(Stored data)
"""

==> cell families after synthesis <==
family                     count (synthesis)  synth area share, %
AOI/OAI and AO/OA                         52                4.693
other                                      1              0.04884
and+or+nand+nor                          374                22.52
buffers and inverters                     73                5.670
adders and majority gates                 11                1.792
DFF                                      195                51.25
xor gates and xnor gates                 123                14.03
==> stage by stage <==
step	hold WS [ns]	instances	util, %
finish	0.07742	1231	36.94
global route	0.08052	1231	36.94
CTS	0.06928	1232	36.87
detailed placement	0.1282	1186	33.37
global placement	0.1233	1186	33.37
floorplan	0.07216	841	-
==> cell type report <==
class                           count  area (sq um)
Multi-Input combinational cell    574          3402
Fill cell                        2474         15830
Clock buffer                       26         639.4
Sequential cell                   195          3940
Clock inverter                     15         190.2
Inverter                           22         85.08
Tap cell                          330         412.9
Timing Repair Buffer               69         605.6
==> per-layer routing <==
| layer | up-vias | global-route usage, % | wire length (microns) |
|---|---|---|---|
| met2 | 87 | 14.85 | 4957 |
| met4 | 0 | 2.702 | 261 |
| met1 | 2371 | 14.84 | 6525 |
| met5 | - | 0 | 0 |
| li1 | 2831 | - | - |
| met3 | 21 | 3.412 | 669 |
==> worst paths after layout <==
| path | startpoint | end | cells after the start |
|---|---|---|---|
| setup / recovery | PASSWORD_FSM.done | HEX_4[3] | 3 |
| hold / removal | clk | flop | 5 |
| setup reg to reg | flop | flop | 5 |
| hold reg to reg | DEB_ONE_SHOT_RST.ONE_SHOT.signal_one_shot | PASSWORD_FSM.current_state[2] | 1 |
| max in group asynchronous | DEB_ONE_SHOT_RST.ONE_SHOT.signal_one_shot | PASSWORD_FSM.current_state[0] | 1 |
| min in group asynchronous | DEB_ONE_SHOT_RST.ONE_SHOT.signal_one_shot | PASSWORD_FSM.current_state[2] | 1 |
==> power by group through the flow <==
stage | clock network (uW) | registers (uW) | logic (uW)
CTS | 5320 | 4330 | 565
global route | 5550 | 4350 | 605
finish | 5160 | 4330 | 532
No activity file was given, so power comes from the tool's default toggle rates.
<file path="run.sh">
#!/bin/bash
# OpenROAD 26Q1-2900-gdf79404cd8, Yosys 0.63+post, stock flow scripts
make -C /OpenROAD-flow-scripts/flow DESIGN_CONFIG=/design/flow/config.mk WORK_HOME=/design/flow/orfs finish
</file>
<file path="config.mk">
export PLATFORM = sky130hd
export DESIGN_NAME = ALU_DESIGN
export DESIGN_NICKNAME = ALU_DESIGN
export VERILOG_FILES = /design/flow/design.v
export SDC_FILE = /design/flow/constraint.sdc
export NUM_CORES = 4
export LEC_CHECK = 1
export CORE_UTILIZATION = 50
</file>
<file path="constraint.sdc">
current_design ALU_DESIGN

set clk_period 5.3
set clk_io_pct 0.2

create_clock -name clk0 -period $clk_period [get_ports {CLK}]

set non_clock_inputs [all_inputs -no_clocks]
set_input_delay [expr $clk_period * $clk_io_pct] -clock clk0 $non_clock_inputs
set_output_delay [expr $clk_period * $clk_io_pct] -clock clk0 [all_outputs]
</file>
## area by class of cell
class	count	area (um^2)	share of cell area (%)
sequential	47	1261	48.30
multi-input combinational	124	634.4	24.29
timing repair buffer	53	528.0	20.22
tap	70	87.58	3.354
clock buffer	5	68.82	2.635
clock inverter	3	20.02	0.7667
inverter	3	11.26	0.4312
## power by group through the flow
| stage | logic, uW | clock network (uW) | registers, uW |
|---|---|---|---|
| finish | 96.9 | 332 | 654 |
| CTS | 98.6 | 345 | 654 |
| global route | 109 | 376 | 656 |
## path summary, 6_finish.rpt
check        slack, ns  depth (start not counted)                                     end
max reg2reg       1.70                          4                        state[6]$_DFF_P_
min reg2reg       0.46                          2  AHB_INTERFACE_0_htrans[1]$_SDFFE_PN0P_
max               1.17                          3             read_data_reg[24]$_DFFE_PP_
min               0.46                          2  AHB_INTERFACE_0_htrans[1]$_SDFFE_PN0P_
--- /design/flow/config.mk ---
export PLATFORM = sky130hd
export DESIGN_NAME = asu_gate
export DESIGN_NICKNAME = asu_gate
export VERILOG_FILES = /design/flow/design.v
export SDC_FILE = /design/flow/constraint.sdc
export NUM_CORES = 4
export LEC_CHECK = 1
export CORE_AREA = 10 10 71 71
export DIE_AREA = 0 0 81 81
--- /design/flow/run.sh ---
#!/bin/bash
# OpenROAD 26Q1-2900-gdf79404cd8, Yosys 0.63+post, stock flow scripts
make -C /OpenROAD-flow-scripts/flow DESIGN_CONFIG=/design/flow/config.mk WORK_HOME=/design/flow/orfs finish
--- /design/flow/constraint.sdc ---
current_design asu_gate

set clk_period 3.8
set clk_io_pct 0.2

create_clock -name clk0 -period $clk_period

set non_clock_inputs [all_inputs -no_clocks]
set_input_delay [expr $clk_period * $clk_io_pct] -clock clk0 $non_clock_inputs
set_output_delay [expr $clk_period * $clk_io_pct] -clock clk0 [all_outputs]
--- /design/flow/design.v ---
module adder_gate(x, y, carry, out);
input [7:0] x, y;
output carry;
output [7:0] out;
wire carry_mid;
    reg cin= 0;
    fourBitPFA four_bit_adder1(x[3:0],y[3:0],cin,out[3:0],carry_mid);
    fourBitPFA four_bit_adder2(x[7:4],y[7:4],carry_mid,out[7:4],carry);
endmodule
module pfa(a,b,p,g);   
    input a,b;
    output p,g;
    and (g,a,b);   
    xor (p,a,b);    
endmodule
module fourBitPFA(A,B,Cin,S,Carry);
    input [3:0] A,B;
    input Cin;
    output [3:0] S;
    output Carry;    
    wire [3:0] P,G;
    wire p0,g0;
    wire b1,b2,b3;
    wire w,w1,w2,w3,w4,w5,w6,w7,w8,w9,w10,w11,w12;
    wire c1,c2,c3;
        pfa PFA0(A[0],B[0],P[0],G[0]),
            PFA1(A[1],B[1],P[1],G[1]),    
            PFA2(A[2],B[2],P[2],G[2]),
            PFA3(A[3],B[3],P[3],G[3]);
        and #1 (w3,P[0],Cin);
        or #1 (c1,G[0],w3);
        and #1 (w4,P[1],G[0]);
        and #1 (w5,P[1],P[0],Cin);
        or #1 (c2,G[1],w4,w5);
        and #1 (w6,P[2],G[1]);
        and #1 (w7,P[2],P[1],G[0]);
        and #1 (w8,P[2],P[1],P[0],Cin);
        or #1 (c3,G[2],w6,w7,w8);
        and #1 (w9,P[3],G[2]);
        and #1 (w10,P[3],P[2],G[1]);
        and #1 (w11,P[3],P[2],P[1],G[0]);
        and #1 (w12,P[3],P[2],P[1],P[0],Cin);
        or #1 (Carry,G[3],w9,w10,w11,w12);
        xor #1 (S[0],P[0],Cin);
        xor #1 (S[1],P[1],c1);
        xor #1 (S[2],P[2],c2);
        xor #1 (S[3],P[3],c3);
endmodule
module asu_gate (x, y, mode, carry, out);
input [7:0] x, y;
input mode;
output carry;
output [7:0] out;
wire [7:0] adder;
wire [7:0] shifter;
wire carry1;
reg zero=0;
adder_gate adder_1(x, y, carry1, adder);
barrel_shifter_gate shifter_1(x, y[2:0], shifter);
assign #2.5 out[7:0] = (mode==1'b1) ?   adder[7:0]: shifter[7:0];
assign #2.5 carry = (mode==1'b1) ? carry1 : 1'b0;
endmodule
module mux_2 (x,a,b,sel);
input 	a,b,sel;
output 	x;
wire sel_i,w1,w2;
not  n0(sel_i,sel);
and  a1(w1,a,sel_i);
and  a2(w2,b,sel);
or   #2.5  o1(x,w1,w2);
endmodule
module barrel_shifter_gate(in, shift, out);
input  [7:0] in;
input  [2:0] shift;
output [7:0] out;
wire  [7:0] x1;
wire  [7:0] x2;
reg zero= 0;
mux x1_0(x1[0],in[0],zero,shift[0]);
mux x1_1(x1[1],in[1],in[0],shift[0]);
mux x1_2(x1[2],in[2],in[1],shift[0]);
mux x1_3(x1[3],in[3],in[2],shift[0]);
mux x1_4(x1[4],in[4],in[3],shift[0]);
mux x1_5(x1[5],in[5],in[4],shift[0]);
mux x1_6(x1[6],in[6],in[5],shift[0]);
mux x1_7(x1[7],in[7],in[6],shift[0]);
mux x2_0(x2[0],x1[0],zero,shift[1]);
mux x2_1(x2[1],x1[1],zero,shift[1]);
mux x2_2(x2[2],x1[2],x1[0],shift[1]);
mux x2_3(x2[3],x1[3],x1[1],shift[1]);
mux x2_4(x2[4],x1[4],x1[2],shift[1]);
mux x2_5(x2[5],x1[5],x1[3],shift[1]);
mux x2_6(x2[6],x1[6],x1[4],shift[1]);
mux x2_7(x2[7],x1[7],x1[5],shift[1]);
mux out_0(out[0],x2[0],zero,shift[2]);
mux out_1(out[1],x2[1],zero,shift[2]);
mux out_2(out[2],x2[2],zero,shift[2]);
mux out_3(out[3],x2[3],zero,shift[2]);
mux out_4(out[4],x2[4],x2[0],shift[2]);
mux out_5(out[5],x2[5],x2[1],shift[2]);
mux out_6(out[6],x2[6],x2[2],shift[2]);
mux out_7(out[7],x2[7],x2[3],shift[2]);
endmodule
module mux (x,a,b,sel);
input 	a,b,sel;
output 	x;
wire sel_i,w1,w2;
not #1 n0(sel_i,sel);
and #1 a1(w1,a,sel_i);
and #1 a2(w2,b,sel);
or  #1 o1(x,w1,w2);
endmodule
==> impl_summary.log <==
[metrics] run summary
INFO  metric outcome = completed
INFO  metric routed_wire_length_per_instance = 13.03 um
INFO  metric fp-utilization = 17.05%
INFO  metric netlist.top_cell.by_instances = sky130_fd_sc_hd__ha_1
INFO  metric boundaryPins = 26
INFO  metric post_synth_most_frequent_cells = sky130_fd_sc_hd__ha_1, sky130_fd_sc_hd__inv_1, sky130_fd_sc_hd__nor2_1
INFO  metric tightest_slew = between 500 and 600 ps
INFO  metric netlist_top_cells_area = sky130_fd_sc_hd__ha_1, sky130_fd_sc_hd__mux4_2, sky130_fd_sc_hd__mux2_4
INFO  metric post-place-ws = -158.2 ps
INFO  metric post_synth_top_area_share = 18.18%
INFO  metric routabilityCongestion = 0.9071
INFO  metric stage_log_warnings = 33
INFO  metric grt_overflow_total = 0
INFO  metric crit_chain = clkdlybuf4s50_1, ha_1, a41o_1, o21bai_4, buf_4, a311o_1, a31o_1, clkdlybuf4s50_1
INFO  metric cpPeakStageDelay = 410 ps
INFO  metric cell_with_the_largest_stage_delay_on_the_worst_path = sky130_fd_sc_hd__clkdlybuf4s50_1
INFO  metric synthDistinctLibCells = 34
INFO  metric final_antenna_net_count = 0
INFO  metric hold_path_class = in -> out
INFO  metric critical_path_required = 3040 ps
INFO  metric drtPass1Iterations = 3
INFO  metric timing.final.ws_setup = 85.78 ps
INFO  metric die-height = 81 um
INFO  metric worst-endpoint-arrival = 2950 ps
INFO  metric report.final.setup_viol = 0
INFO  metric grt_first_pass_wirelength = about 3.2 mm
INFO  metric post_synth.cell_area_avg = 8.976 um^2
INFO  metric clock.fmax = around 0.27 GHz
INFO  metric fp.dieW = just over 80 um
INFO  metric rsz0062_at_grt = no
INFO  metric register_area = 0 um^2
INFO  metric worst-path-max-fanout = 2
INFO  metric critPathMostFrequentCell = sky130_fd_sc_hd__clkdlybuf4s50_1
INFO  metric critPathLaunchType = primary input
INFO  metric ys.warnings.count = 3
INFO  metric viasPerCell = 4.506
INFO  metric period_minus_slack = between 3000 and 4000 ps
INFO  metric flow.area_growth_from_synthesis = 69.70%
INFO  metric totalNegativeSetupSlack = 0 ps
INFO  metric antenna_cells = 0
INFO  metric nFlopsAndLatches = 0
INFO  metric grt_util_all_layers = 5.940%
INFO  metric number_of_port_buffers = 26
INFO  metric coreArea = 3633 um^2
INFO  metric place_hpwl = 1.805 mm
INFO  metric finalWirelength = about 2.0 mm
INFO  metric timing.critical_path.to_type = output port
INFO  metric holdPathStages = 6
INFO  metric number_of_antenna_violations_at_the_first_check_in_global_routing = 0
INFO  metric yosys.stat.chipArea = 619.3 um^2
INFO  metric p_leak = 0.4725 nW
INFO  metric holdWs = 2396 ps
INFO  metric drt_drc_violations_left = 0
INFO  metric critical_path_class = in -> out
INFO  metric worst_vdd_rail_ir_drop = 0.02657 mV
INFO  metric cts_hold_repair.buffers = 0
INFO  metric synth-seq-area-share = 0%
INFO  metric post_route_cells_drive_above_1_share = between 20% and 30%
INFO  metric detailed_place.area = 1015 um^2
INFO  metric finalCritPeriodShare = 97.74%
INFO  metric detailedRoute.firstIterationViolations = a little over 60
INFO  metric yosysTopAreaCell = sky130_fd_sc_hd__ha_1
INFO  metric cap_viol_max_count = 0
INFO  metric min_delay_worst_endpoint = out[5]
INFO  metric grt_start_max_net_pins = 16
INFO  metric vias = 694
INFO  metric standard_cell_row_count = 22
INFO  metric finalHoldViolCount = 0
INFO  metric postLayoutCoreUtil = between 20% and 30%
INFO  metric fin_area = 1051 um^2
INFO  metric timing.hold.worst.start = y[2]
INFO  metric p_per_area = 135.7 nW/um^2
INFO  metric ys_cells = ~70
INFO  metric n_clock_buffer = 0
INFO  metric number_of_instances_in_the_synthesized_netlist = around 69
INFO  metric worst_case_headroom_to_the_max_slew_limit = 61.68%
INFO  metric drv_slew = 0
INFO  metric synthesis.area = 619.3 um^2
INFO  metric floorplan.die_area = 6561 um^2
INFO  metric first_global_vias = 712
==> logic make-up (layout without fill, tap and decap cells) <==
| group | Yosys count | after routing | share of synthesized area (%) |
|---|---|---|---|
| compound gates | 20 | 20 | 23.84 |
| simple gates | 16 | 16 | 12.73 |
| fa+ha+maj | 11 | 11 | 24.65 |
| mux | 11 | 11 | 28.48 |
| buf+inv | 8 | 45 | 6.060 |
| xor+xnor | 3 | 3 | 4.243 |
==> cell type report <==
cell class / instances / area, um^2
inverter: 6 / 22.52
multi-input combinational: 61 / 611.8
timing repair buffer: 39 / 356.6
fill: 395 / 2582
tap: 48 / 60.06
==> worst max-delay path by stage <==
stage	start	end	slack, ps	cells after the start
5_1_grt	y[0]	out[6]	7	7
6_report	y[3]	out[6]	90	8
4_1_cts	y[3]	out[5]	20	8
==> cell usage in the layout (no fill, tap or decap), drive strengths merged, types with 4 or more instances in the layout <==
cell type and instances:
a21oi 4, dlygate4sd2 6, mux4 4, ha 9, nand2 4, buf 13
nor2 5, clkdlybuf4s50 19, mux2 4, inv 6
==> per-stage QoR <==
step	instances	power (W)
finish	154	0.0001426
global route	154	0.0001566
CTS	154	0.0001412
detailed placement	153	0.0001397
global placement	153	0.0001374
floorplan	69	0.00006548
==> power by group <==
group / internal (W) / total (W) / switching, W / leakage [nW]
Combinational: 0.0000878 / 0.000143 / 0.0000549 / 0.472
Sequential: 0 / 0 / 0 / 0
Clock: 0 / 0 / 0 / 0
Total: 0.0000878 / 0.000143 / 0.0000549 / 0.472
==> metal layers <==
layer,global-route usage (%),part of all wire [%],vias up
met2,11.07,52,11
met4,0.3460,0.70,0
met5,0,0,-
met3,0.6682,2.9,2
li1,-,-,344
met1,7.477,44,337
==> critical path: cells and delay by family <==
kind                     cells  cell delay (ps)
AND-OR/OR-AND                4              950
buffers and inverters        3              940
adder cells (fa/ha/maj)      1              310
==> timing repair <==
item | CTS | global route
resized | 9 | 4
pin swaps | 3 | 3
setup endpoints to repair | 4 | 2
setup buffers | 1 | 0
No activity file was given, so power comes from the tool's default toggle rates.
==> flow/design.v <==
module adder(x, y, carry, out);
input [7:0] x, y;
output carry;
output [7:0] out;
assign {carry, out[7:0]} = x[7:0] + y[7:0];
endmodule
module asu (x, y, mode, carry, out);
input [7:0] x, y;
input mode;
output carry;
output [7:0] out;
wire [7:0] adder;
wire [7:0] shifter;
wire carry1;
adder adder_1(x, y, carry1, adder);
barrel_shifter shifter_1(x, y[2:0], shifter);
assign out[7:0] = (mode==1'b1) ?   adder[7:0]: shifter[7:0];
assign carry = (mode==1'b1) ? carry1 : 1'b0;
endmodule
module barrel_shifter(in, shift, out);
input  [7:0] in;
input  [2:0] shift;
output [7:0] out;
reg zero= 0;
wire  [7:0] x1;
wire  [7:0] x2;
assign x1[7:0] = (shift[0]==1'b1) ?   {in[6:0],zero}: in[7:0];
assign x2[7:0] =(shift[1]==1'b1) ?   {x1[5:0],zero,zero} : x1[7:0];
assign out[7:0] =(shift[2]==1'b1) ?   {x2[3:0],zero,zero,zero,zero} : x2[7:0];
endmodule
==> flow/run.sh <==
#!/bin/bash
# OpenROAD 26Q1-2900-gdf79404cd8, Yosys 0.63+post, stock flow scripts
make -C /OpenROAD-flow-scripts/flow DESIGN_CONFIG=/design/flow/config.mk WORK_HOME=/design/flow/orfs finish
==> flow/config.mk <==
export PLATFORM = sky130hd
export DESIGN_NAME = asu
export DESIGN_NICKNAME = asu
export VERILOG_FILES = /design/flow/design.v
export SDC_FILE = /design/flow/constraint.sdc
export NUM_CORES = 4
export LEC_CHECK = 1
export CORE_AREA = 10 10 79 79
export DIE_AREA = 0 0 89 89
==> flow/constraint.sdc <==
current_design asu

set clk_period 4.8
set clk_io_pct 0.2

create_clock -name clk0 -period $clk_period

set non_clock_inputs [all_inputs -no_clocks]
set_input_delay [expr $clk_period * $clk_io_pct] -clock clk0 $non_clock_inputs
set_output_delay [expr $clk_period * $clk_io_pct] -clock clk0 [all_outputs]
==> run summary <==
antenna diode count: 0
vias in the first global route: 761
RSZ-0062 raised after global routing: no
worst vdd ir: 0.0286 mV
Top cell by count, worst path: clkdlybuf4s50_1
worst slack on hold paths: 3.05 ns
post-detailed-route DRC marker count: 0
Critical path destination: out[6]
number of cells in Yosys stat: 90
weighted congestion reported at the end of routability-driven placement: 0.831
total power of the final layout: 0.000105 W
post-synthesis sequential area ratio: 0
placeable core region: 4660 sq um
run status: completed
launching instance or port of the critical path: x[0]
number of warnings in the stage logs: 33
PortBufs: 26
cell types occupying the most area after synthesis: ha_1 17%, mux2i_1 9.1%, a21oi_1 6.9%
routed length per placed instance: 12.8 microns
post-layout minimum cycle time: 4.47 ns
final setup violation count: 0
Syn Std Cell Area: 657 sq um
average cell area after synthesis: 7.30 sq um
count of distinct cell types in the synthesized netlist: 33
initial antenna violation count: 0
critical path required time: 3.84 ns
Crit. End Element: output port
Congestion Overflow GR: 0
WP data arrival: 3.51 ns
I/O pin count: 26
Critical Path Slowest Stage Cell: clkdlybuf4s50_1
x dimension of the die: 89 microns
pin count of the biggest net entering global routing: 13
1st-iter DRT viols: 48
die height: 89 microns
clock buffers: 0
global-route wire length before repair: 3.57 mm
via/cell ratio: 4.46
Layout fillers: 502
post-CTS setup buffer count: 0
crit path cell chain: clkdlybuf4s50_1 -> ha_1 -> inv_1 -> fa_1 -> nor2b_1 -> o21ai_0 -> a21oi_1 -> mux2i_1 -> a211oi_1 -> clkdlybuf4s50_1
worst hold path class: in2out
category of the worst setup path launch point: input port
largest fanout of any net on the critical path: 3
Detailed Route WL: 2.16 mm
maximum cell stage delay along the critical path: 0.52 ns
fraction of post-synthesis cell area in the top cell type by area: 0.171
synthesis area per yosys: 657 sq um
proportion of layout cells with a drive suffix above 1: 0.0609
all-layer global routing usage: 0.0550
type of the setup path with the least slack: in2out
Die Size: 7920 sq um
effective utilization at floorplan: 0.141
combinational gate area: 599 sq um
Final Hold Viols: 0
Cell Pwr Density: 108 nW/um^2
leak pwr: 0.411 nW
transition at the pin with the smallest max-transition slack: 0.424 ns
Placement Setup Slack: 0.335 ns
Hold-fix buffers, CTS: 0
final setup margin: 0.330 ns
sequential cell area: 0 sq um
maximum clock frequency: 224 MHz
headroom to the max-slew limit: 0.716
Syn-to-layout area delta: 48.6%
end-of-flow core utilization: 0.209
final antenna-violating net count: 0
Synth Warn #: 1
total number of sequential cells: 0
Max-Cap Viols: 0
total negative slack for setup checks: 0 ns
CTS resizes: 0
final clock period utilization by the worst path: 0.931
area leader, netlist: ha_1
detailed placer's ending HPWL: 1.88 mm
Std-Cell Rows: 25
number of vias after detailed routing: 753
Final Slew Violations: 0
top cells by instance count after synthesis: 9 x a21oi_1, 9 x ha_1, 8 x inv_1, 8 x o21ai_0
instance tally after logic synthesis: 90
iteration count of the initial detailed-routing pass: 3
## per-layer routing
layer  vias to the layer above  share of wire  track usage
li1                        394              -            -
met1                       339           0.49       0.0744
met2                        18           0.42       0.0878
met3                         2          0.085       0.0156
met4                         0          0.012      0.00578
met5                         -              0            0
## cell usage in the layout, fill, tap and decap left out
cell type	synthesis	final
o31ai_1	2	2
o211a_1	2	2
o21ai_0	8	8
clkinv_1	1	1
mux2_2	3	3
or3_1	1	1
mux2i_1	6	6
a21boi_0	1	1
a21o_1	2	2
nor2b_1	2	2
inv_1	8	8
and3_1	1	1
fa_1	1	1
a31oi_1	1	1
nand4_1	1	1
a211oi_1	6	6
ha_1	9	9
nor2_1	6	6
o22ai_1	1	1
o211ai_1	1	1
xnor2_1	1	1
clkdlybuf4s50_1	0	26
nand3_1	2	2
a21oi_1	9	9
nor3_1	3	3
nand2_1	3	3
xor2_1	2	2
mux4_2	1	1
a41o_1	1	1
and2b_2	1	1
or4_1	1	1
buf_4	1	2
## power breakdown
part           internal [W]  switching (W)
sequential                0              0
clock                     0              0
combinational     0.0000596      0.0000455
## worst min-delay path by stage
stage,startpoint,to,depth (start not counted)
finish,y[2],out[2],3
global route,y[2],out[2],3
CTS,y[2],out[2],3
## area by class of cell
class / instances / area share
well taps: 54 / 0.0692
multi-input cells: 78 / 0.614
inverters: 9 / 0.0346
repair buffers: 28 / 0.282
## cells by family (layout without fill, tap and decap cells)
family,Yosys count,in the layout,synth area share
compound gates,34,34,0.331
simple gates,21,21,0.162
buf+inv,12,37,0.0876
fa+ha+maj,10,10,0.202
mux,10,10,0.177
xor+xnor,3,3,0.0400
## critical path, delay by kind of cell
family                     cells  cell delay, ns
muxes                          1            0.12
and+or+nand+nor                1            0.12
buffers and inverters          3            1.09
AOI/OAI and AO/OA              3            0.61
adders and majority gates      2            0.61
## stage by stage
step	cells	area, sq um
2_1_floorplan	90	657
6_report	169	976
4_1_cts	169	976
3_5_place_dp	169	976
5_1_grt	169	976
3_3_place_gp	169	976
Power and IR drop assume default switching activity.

"""

* [TASK STATEMENT]:
Reproduce the lines of the entries above from the one with "PASSWORD_FSM.current_state[0] | 1 |" to the one with "finish | 5160 | 4330 | 532", both included, exactly and without any other line.

* [ANSWER BELOW]:
| max in group asynchronous | DEB_ONE_SHOT_RST.ONE_SHOT.signal_one_shot | PASSWORD_FSM.current_state[0] | 1 |
| min in group asynchronous | DEB_ONE_SHOT_RST.ONE_SHOT.signal_one_shot | PASSWORD_FSM.current_state[2] | 1 |
==> power by group through the flow <==
stage | clock network (uW) | registers (uW) | logic (uW)
CTS | 5320 | 4330 | 565
global route | 5550 | 4350 | 605
finish | 5160 | 4330 | 532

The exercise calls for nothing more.